> Summary: I think these should all simply break down into a single
> Boolification test of some sort, as occurs already with operator
> overload.
Counter-summary: Although the high and low precedence binary ops could be
rolled together, the current version of operator overloading
is inadequate. An overloaded conjunction or disjunction
is *not* an instance of boolification unless I *define*
it to be so.
> >LOGHIGHAND Called in && context
> >LOGHIGHOR Called in || context
> >LOGLOWAND Called in and context
> >LOGLOWOR Called in or context
> >LOGIFELSE Called in ?: context
>
> I don't see that those should be any different from one another.
> The essential feature in all of them is simply a Boolean test.
Not necessarily. What if I am setting up a class that represents expressions
and want to be able to say:
$x = ExprNode->new();
$y = ExprNode->new();
$z = ExprNode->new();
$exprtree = $x + $y < $z && $z > $x * $y;
I can currently overload + < > * to do this, but not &&. That's broken.
> if ($whatever) { A }
> else { B }
>
> Why should that any of those be different than
>
> $whatever ? A : B;
Because one is a control and one is an operator (i.e. yields a value).
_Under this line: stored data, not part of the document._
--- src/rtl/bus_dev_pkg.sv ---
// rtl/bus_dev_pkg.sv - shared constants and helpers for the bus device port
//
// Contents:
//   ID_W      width of a bus destination ID
//   BCAST_ID  destination ID that every device accepts
//   dest_id() extracts the destination ID (top ID_W bits) of a packet
package bus_dev_pkg;

  localparam int ID_W = 8;
  localparam logic [ID_W-1:0] BCAST_ID = 8'hFF;

  // pkt is the packet zero-extended to 64 bits and width is its real width.
  // Shifting the whole word down keeps every input bit in use.
  function automatic logic [ID_W-1:0] dest_id(input logic [63:0] pkt,
                                              input int unsigned width);
    return ID_W'(pkt >> (width - ID_W));
  endfunction

endpackage

--- src/rtl/bus_dev_fifo.sv ---
// rtl/bus_dev_fifo.sv - synchronous FIFO with count-based full/empty
//
// Ports:
//   clk, reset   clock, asynchronous active-low reset
//   push, din    enqueue din; accepted when not full, or when full with a pop
//   pop          dequeue head; ignored when empty
//   dout         head entry, forced to 0 while empty
//   full, empty  occupancy flags decoded from the registered count
module bus_dev_fifo
  import bus_dev_pkg::*;
#(
  parameter int unsigned W     = 16,
  parameter int unsigned DEPTH = 8
) (
  input  logic         clk,
  input  logic         reset,
  input  logic         push,
  input  logic [W-1:0] din,
  input  logic         pop,
  output logic [W-1:0] dout,
  output logic         full,
  output logic         empty
);

  localparam int unsigned AW = $clog2(DEPTH);
  localparam logic [AW:0] FULL_CNT = (AW+1)'(DEPTH);

  logic [W-1:0]  mem [DEPTH];
  logic [AW-1:0] wr_ptr;
  logic [AW-1:0] rd_ptr;
  logic [AW:0]   count;
  logic          do_push;
  logic          do_pop;

  assign empty   = (count == '0);
  assign full    = (count == FULL_CNT);
  assign do_pop  = pop && !empty;
  // A pop in the same cycle frees the slot, so a push into a full queue lands.
  assign do_push = push && (!full || do_pop);
  assign dout    = empty ? '0 : mem[rd_ptr];

  always_ff @(posedge clk or negedge reset) begin
    if (!reset) begin
      wr_ptr <= '0;
      rd_ptr <= '0;
      count  <= '0;
    end else begin
      if (do_push) wr_ptr <= wr_ptr + AW'(1);
      if (do_pop)  rd_ptr <= rd_ptr + AW'(1);
      case ({do_push, do_pop})
        2'b10:   count <= count + (AW+1)'(1);
        2'b01:   count <= count - (AW+1)'(1);
        default: count <= count;
      endcase
    end
  end

  // Storage needs no reset: dout is masked whenever the count says empty.
  always_ff @(posedge clk) begin
    if (do_push) mem[wr_ptr] <= din;
  end

endmodule
**src/rtl/sensor_scan_ctrl.sv**
```systemverilog
// Sequencer for a 4:1 sensor mux: select, settle, sample, debounce, publish status/change.
// Optional per-channel masking is compiled in with `define SENSOR_SCAN_CH_MASK_EN.
module sensor_scan_ctrl #(
  parameter int unsigned SETTLE_CYCLES  = 4,
  parameter int unsigned DEBOUNCE_COUNT = 3
) (
  input  logic       clk,
  input  logic       rst_n,
  input  logic       enable,
  input  logic       mux_out,
`ifdef SENSOR_SCAN_CH_MASK_EN
  input  logic [3:0] ch_mask,
`endif
  output logic [1:0] mux_sel,
  output logic [3:0] status,
  output logic [3:0] change,
  output logic       scan_done,
  output logic       busy
);

  localparam int unsigned SW = $clog2(SETTLE_CYCLES + 1);
  localparam int unsigned CW = $clog2(DEBOUNCE_COUNT + 1);
  localparam logic [SW-1:0] SETTLE_LAST = SW'(SETTLE_CYCLES - 1);
  localparam logic [CW-1:0] CNT_MAX     = CW'(DEBOUNCE_COUNT);

  typedef enum logic [1:0] {IDLE, SETTLE, SAMPLE, ADVANCE} state_t;

  state_t        state;
  logic [SW-1:0] settle_cnt;
  logic [CW-1:0] cnt [4];
  logic [CW-1:0] cnt_inc_c;
  logic          masked_c;

  // Count a differing sample on the channel currently selected; never exceeds CNT_MAX.
  assign cnt_inc_c = cnt[mux_sel] + CW'(1);

`ifdef SENSOR_SCAN_CH_MASK_EN
  assign masked_c = ch_mask[mux_sel];
`else
  assign masked_c = 1'b0;
`endif

  always_ff @(posedge clk or negedge rst_n) begin
    if (!rst_n) begin
      state      <= IDLE;
      settle_cnt <= '0;
      mux_sel    <= 2'd0;
      status     <= 4'd0;
      change     <= 4'd0;
      scan_done  <= 1'b0;
      busy       <= 1'b0;
      for (int i = 0; i < 4; i++) cnt[i] <= '0;
    end else begin
      change    <= 4'd0;
      scan_done <= 1'b0;
      case (state)
        IDLE: begin
          mux_sel <= 2'd0;
          if (enable) begin
            state      <= SETTLE;
            settle_cnt <= '0;
            busy       <= 1'b1;
          end
        end
        SETTLE: begin
          if (settle_cnt == SETTLE_LAST) state <= SAMPLE;
          else                           settle_cnt <= settle_cnt + SW'(1);
        end
        SAMPLE: begin
          state     <= ADVANCE;
          scan_done <= (mux_sel == 2'd3);
          // Masked channels are forced low; a pending change is reported once.
          if (masked_c) begin
            status[mux_sel] <= 1'b0;
            cnt[mux_sel]    <= '0;
            change[mux_sel] <= status[mux_sel];
          end else if (mux_out != status[mux_sel]) begin
            if (cnt_inc_c == CNT_MAX) begin
              status[mux_sel] <= mux_out;
              change[mux_sel] <= 1'b1;
              cnt[mux_sel]    <= '0;
            end else begin
              cnt[mux_sel] <= cnt_inc_c;
            end
          end else begin
            cnt[mux_sel] <= '0;
          end
        end
        ADVANCE: begin
          if (enable) begin
            mux_sel    <= mux_sel + 2'd1;
            settle_cnt <= '0;
            state      <= SETTLE;
          end else begin
            mux_sel <= 2'd0;
            busy    <= 1'b0;
            state   <= IDLE;
            for (int i = 0; i < 4; i++) cnt[i] <= '0;
          end
        end
        default: state <= IDLE;
      endcase
    end
  end

endmodule

```
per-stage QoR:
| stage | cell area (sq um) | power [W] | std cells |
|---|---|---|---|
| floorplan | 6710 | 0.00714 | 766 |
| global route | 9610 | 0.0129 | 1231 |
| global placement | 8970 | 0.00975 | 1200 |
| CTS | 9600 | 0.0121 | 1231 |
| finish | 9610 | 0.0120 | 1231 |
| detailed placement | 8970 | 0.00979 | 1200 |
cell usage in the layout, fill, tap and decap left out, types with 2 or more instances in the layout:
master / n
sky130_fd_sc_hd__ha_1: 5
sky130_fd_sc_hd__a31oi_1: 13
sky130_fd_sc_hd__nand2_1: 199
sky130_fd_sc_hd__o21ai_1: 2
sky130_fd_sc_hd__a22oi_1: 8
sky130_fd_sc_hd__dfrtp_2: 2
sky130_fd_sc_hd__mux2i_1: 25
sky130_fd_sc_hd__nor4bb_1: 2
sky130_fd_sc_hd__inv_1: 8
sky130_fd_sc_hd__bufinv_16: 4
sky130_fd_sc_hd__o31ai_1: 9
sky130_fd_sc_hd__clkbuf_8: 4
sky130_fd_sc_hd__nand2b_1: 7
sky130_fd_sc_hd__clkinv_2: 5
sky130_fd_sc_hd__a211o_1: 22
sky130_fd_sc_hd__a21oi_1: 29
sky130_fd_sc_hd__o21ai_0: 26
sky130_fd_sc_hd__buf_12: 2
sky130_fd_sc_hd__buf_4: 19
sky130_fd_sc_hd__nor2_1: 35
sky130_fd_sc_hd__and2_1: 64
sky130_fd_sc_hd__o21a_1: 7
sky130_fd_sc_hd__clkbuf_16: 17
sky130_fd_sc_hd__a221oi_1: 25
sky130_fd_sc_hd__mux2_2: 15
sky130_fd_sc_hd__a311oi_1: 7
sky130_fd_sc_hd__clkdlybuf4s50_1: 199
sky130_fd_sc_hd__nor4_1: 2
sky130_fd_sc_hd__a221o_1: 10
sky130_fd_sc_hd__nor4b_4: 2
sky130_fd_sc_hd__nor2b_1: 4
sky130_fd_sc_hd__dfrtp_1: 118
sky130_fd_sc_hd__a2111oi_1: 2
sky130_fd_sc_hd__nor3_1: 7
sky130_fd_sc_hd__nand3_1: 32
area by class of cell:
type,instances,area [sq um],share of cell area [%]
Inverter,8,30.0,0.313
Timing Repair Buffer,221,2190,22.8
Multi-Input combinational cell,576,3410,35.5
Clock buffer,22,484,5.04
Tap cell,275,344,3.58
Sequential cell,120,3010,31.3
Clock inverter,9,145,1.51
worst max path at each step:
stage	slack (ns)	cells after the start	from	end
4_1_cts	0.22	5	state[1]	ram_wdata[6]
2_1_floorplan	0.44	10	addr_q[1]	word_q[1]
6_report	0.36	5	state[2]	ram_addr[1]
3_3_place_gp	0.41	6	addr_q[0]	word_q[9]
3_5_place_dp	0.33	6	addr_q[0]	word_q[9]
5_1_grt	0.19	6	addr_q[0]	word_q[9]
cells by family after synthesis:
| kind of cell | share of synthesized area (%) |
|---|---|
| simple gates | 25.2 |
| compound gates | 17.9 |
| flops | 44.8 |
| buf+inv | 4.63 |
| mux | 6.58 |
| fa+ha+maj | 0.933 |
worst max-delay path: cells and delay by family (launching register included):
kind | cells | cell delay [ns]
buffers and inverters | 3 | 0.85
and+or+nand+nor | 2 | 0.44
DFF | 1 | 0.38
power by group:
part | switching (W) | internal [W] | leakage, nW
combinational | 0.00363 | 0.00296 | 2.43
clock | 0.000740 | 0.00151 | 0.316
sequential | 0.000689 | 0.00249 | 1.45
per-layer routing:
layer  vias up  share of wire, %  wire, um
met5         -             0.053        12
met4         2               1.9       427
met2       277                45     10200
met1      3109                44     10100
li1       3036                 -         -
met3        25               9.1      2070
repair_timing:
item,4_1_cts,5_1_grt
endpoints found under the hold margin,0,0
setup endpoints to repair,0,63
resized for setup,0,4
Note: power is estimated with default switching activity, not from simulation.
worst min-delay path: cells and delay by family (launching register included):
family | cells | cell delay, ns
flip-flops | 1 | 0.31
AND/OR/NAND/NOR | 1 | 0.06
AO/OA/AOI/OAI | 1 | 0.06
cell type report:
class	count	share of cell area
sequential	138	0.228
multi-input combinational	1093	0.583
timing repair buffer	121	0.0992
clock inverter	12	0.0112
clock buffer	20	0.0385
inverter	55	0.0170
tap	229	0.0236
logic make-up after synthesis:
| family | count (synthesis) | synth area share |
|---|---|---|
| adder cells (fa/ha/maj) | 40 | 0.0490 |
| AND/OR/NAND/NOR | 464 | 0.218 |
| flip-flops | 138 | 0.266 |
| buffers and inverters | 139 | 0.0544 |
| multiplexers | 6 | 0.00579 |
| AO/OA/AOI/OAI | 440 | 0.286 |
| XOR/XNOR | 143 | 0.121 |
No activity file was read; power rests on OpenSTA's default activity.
$ cat src/rtl/rob_ctrl.sv
// Reorder-buffer controller: owns head/tail/count and per-entry busy/done
// bits, and produces the decode-write, completion-write, commit-read and
// per-entry reset controls for the ROB register file.
module rob_ctrl #(
    parameter int ROBsize  = 32,
    parameter int addrSize = $clog2(ROBsize)
) (
    input  logic                clk_i,
    input  logic                reset_i,
    input  logic                allocReq_i,
    output logic                allocGrant_o,
    output logic [addrSize-1:0] allocAddr_o,
    input  logic                completeValid_i,
    input  logic [addrSize-1:0] completeAddr_i,
    output logic                completionWriteEn_o,
    input  logic                commitReady_i,
    output logic                commitValid_o,
    output logic [addrSize-1:0] commitAddr_o,
    input  logic                flush_i,
    output logic [ROBsize-1:0]  resets_o,
    output logic                full_o,
    output logic                empty_o,
    output logic [addrSize:0]   count_o
);

    localparam logic [addrSize:0] fullCount = (addrSize+1)'(ROBsize);

    logic [addrSize-1:0] head;
    logic [addrSize-1:0] tail;
    logic [addrSize:0]   count;
    logic [ROBsize-1:0]  busy;
    logic [ROBsize-1:0]  done;
    logic                retire;
    logic                retireHit;

    // Status outputs come from registered state only.
    assign full_o        = (count == fullCount);
    assign empty_o       = (count == '0);
    assign count_o       = count;
    assign allocAddr_o   = tail;
    assign commitAddr_o  = head;
    assign commitValid_o = busy[head] & done[head];

    // Grant/retire/completion qualification; reset and flush suppress all
    // state-changing events. Full blocks allocation even when the head
    // retires this cycle, so alloc and retire never touch the same entry.
    always_comb begin
        allocGrant_o        = allocReq_i & ~full_o & ~flush_i & ~reset_i;
        retire              = commitValid_o & commitReady_i & ~flush_i & ~reset_i;
        retireHit           = retire & (completeAddr_i == head);
        completionWriteEn_o = completeValid_i & busy[completeAddr_i]
                              & ~flush_i & ~reset_i & ~retireHit;
    end

    // Per-entry register-file resets: everything on reset/flush, otherwise
    // only the entry retiring on this edge.
    always_comb begin
        resets_o = '0;
        for (int k = 0; k < ROBsize; k++) begin
            resets_o[k] = reset_i | flush_i | (retire & (head == addrSize'(k)));
        end
    end

    // Pointer, occupancy and per-entry busy/done state.
    always_ff @(posedge clk_i) begin
        if (reset_i || flush_i) begin
            head  <= '0;
            tail  <= '0;
            count <= '0;
            busy  <= '0;
            done  <= '0;
        end else begin
            if (allocGrant_o) begin
                busy[tail] <= 1'b1;
                done[tail] <= 1'b0;
                tail       <= tail + addrSize'(1);
            end
            if (completionWriteEn_o) begin
                done[completeAddr_i] <= 1'b1;
            end
            if (retire) begin
                busy[head] <= 1'b0;
                done[head] <= 1'b0;
                head       <= head + addrSize'(1);
            end
            count <= count + (addrSize+1)'(allocGrant_o) - (addrSize+1)'(retire);
        end
    end

endmodule

$ cat config.mk
export PLATFORM = sky130hd
export DESIGN_NAME = rob_ctrl
export DESIGN_NICKNAME = d
export VERILOG_FILES = /design/src/rtl/rob_ctrl.sv
export SDC_FILE = /design/constraint.sdc
export NUM_CORES = 1
export LEC_CHECK = 0
export BUFFER_PORTS_ARGS = -buffer_cell sky130_fd_sc_hd__buf_4
export CAP_MARGIN = 20
export CORE_ASPECT_RATIO = 0.5
export CORE_MARGIN = 2
export CORE_UTILIZATION = 30
export CTS_BUF_LIST = sky130_fd_sc_hd__clkbuf_4 sky130_fd_sc_hd__clkbuf_8
export DETAILED_ROUTE_END_ITERATION = 10
export GPL_TIMING_DRIVEN = 0
export PLACE_DENSITY = 0.48
export SYNTH_ARGS = -nofsm -noshare
export SYNTH_HDL_FRONTEND = slang
export SYNTH_SLANG_ARGS = --single-unit
export TNS_END_PERCENT = 5
$ cat constraint.sdc
create_clock -name clk_i -period 3.1 [get_ports clk_i]
set_input_delay 0.62 -clock clk_i [delete_from_list [all_inputs] [get_ports clk_i]]
set_output_delay 0.62 -clock clk_i [all_outputs]
set_load 0.02 [all_outputs]
**src/rtl/sqed_inst_encoder_if.sv**
```systemverilog
// Request/issue bundle for the SQED instruction encoder.
//   req_*  : compact per-instruction request from the stimulus source
//   out_*  : encoded instruction handed to the core fetch interface
// master : stimulus source / fetch consumer side
// slave  : the encoder itself
`timescale 1ns/1ps
interface sqed_inst_encoder_if;
  logic        req_valid;
  logic        req_ready;
  logic [5:0]  req_op;
  logic [3:0]  req_rd;
  logic [3:0]  req_rs1;
  logic [3:0]  req_rs2;
  logic [11:0] req_imm;
  logic [2:0]  req_rm;
  logic        out_valid;
  logic        out_ready;
  logic [31:0] out_inst;
  logic        out_dup;

  modport master (
    output req_valid, req_op, req_rd, req_rs1, req_rs2, req_imm, req_rm, out_ready,
    input  req_ready, out_valid, out_inst, out_dup
  );

  modport slave (
    input  req_valid, req_op, req_rd, req_rs1, req_rs2, req_imm, req_rm, out_ready,
    output req_ready, out_valid, out_inst, out_dup
  );
endinterface

```
**src/rtl/sqed_inst_encoder.sv**
```systemverilog
// SQED instruction encoder: turns compact requests into legal RV64G words.
// The original uses x0-x15/f0-f15 and the lower memory half; with QED mode on
// a duplicate follows using x16-x31/f16-f31 and the upper memory half.
// Ports:
//   clk, rst_n : rising-edge clock, asynchronous active-low reset
//   qed_en     : emit a duplicate after each original (sampled at accept)
//   bus        : request (req_*) and issue (out_*) handshakes
//   err        : one-cycle pulse after an illegal request is accepted
//   inst_cnt   : wrapping count of issued words (originals + duplicates)
`timescale 1ns/1ps
module sqed_inst_encoder #(
  parameter int unsigned CNT_W = 16
) (
  input  logic                 clk,
  input  logic                 rst_n,
  input  logic                 qed_en,
  sqed_inst_encoder_if.slave   bus,
  output logic                 err,
  output logic [CNT_W-1:0]     inst_cnt
);

  localparam logic [31:0] STALL_NOP = 32'h0000007F;

  typedef enum logic [1:0] {IDLE, ORIG, DUP} state_t;

  state_t      state_q, state_d;
  logic [31:0] orig_q, dup_q;
  logic        qed_q;
  logic        accept, issue, req_legal;

  function automatic logic is_legal(input logic [5:0] op, input logic [11:0] imm,
                                    input logic [2:0] rm);
    logic mem, fp_arith, shift;
    mem      = (op == 6'd23) || (op == 6'd24) || (op == 6'd25) || (op == 6'd26) ||
               (op == 6'd37) || (op == 6'd38);
    fp_arith = ((op >= 6'd27) && (op <= 6'd31)) || ((op >= 6'd39) && (op <= 6'd43));
    shift    = (op >= 6'd20) && (op <= 6'd22);
    is_legal = (op <= 6'd48) &&
               !(mem && (imm[11:4] != '0)) &&
               !(fp_arith && (rm > 3'd4)) &&
               !(shift && (imm[11:6] != '0));
  endfunction

  // dup=1 sets bit 4 of every register field and of the memory offset;
  // forced-zero fields (memory rs1, FSQRT rs2) are built from literals instead.
  function automatic logic [31:0] encode(input logic [5:0] op, input logic [3:0] rd,
                                         input logic [3:0] rs1, input logic [3:0] rs2,
                                         input logic [11:0] imm, input logic [2:0] rm,
                                         input logic dup);
    logic [4:0]  frd, frs1, frs2, fimm;
    logic [6:0]  f7;
    logic [5:0]  f6;
    logic [2:0]  f3, fw3;
    logic [5:0]  fi;
    logic        dbl;
    logic [31:0] w;
    frd  = {dup, rd};
    frs1 = {dup, rs1};
    frs2 = {dup, rs2};
    fimm = {imm[4] | dup, imm[3:0]};
    f7   = '0;
    f6   = '0;
    f3   = '0;
    fi   = '0;
    dbl  = 1'b0;
    fw3  = 3'b010;
    w    = STALL_NOP;
    if (op <= 6'd13) begin
      case (op)
        6'd0:  f3 = 3'b000;
        6'd1:  begin f3 = 3'b000; f7 = 7'b0100000; end
        6'd2:  f3 = 3'b001;
        6'd3:  f3 = 3'b010;
        6'd4:  f3 = 3'b011;
        6'd5:  f3 = 3'b100;
        6'd6:  f3 = 3'b101;
        6'd7:  begin f3 = 3'b101; f7 = 7'b0100000; end
        6'd8:  f3 = 3'b110;
        6'd9:  f3 = 3'b111;
        6'd10: begin f3 = 3'b000; f7 = 7'b0000001; end
        6'd11: begin f3 = 3'b001; f7 = 7'b0000001; end
        6'd12: begin f3 = 3'b010; f7 = 7'b0000001; end
        default: begin f3 = 3'b011; f7 = 7'b0000001; end
      endcase
      w = {f7, frs2, frs1, f3, frd, 7'b0110011};
    end else if (op <= 6'd22) begin
      case (op)
        6'd14: f3 = 3'b000;
        6'd15: f3 = 3'b010;
        6'd16: f3 = 3'b011;
        6'd17: f3 = 3'b100;
        6'd18: f3 = 3'b110;
        6'd19: f3 = 3'b111;
        6'd20: f3 = 3'b001;
        default: f3 = 3'b101;
      endcase
      if (op >= 6'd20)
        w = {((op == 6'd22) ? 6'b010000 : 6'b000000), imm[5:0], frs1, f3, frd, 7'b0010011};
      else
        w = {imm, frs1, f3, frd, 7'b0010011};
    end else if (op == 6'd23) begin
      w = {7'b0, fimm, 5'b0, 3'b010, frd, 7'b0000011};
    end else if (op == 6'd24) begin
      w = {7'b0, frs2, 5'b0, 3'b010, fimm, 7'b0100011};
    end else if (op <= 6'd48) begin
      dbl = (op >= 6'd37);
      fi  = dbl ? (op - 6'd37) : (op - 6'd25);
      fw3 = dbl ? 3'b011 : 3'b010;
      case (fi)
        6'd2:  begin f6 = 6'b000000; f3 = rm; end
        6'd3:  begin f6 = 6'b000010; f3 = rm; end
        6'd4:  begin f6 = 6'b000100; f3 = rm; end
        6'd5:  begin f6 = 6'b000110; f3 = rm; end
        6'd6:  begin f6 = 6'b010110; f3 = rm; frs2 = '0; end
        6'd7:  begin f6 = 6'b001010; f3 = 3'b000; end
        6'd8:  begin f6 = 6'b001010; f3 = 3'b001; end
        6'd9:  begin f6 = 6'b101000; f3 = 3'b010; end
        6'd10: begin f6 = 6'b101000; f3 = 3'b001; end
        default: begin f6 = 6'b101000; f3 = 3'b000; end
      endcase
      if (fi == 6'd0)
        w = {7'b0, fimm, 5'b0, fw3, frd, 7'b0000111};
      else if (fi == 6'd1)
        w = {7'b0, frs2, 5'b0, fw3, fimm, 7'b0100111};
      else
        w = {f6, dbl, frs2, frs1, f3, frd, 7'b1010011};
    end
    encode = w;
  endfunction

  assign req_legal = is_legal(bus.req_op, bus.req_imm, bus.req_rm);
  assign accept    = (state_q == IDLE) && bus.req_valid;
  assign issue     = bus.out_valid && bus.out_ready;

  // Both words are built at accept so the issue path is a plain register mux.
  always_ff @(posedge clk or negedge rst_n) begin
    if (!rst_n) begin
      state_q  <= IDLE;
      orig_q   <= STALL_NOP;
      dup_q    <= STALL_NOP;
      qed_q    <= 1'b0;
      err      <= 1'b0;
      inst_cnt <= '0;
    end else begin
      state_q <= state_d;
      err     <= accept && !req_legal;
      if (accept) begin
        orig_q <= encode(bus.req_op, bus.req_rd, bus.req_rs1, bus.req_rs2,
                         bus.req_imm, bus.req_rm, 1'b0);
        dup_q  <= encode(bus.req_op, bus.req_rd, bus.req_rs1, bus.req_rs2,
                         bus.req_imm, bus.req_rm, 1'b1);
        qed_q  <= qed_en;
      end
      if (issue) inst_cnt <= inst_cnt + CNT_W'(1);
    end
  end

  always_comb begin
    state_d       = state_q;
    bus.req_ready = 1'b0;
    bus.out_valid = 1'b0;
    bus.out_dup   = 1'b0;
    bus.out_inst  = STALL_NOP;
    case (state_q)
      IDLE: begin
        bus.req_ready = 1'b1;
        if (bus.req_valid && req_legal) state_d = ORIG;
      end
      ORIG: begin
        bus.out_valid = 1'b1;
        bus.out_inst  = orig_q;
        if (bus.out_ready) state_d = qed_q ? DUP : IDLE;
      end
      DUP: begin
        bus.out_valid = 1'b1;
        bus.out_dup   = 1'b1;
        bus.out_inst  = dup_q;
        if (bus.out_ready) state_d = IDLE;
      end
      default: state_d = IDLE;
    endcase
  end

endmodule
```
**src/flat_wrapper.sv**
```systemverilog
// flat-port wrapper written by rule: the top's interface ports become plain ports
module sqed_inst_encoder_flat 
#(
  parameter int unsigned CNT_W = 16
)
  (clk, rst_n, qed_en, err, inst_cnt, bus_req_valid, bus_req_op, bus_req_rd, bus_req_rs1, bus_req_rs2, bus_req_imm, bus_req_rm, bus_out_ready, bus_req_ready, bus_out_valid, bus_out_inst, bus_out_dup);
  sqed_inst_encoder_if bus_i ();
  input  logic clk;
  input  logic rst_n;
  input  logic qed_en;
  output logic err;
  output logic [CNT_W-1:0] inst_cnt;
  input wire logic [$bits(bus_i.req_valid)-1:0] bus_req_valid;
  input wire logic [$bits(bus_i.req_op)-1:0] bus_req_op;
  input wire logic [$bits(bus_i.req_rd)-1:0] bus_req_rd;
  input wire logic [$bits(bus_i.req_rs1)-1:0] bus_req_rs1;
  input wire logic [$bits(bus_i.req_rs2)-1:0] bus_req_rs2;
  input wire logic [$bits(bus_i.req_imm)-1:0] bus_req_imm;
  input wire logic [$bits(bus_i.req_rm)-1:0] bus_req_rm;
  input wire logic [$bits(bus_i.out_ready)-1:0] bus_out_ready;
  output wire logic [$bits(bus_i.req_ready)-1:0] bus_req_ready;
  output wire logic [$bits(bus_i.out_valid)-1:0] bus_out_valid;
  output wire logic [$bits(bus_i.out_inst)-1:0] bus_out_inst;
  output wire logic [$bits(bus_i.out_dup)-1:0] bus_out_dup;
  assign bus_i.req_valid = bus_req_valid;
  assign bus_i.req_op = bus_req_op;
  assign bus_i.req_rd = bus_req_rd;
  assign bus_i.req_rs1 = bus_req_rs1;
  assign bus_i.req_rs2 = bus_req_rs2;
  assign bus_i.req_imm = bus_req_imm;
  assign bus_i.req_rm = bus_req_rm;
  assign bus_i.out_ready = bus_out_ready;
  assign bus_req_ready = bus_i.req_ready;
  assign bus_out_valid = bus_i.out_valid;
  assign bus_out_inst = bus_i.out_inst;
  assign bus_out_dup = bus_i.out_dup;
  sqed_inst_encoder #(.CNT_W(CNT_W)) u_core (.clk(clk), .rst_n(rst_n), .qed_en(qed_en), .bus(bus_i), .err(err), .inst_cnt(inst_cnt));
endmodule
```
What if I want that value to be another ExprTree?
> Please also consider this:
>
> % perl -MO=Deparse -e 'B() if A()'
> B if A ;
> -e syntax OK
>
> % perl -MO=Deparse -e 'A() && B()'
> B if A ;
> -e syntax OK
>
> The reverse if/unless tests are really just flow-control logicals
> written funny (or vice versa, if you prefer). Since "A && B" really
> becomes "B if A", you'll have to tackle that there, too. And even
> if it didn't, it would seem something to be addressed.
Agreed. This is an internal optimization that that would need to be addressed
if boolean connectives were made overloadable.
> And what about the negations? Will !A trigger something special?
Yes. NOT must be overloadable too.
BTW, this is not just theoretical yearnings. I have written three modules
in the past year that do not work as well as they could, simply because it
is not possible to overload && and ||.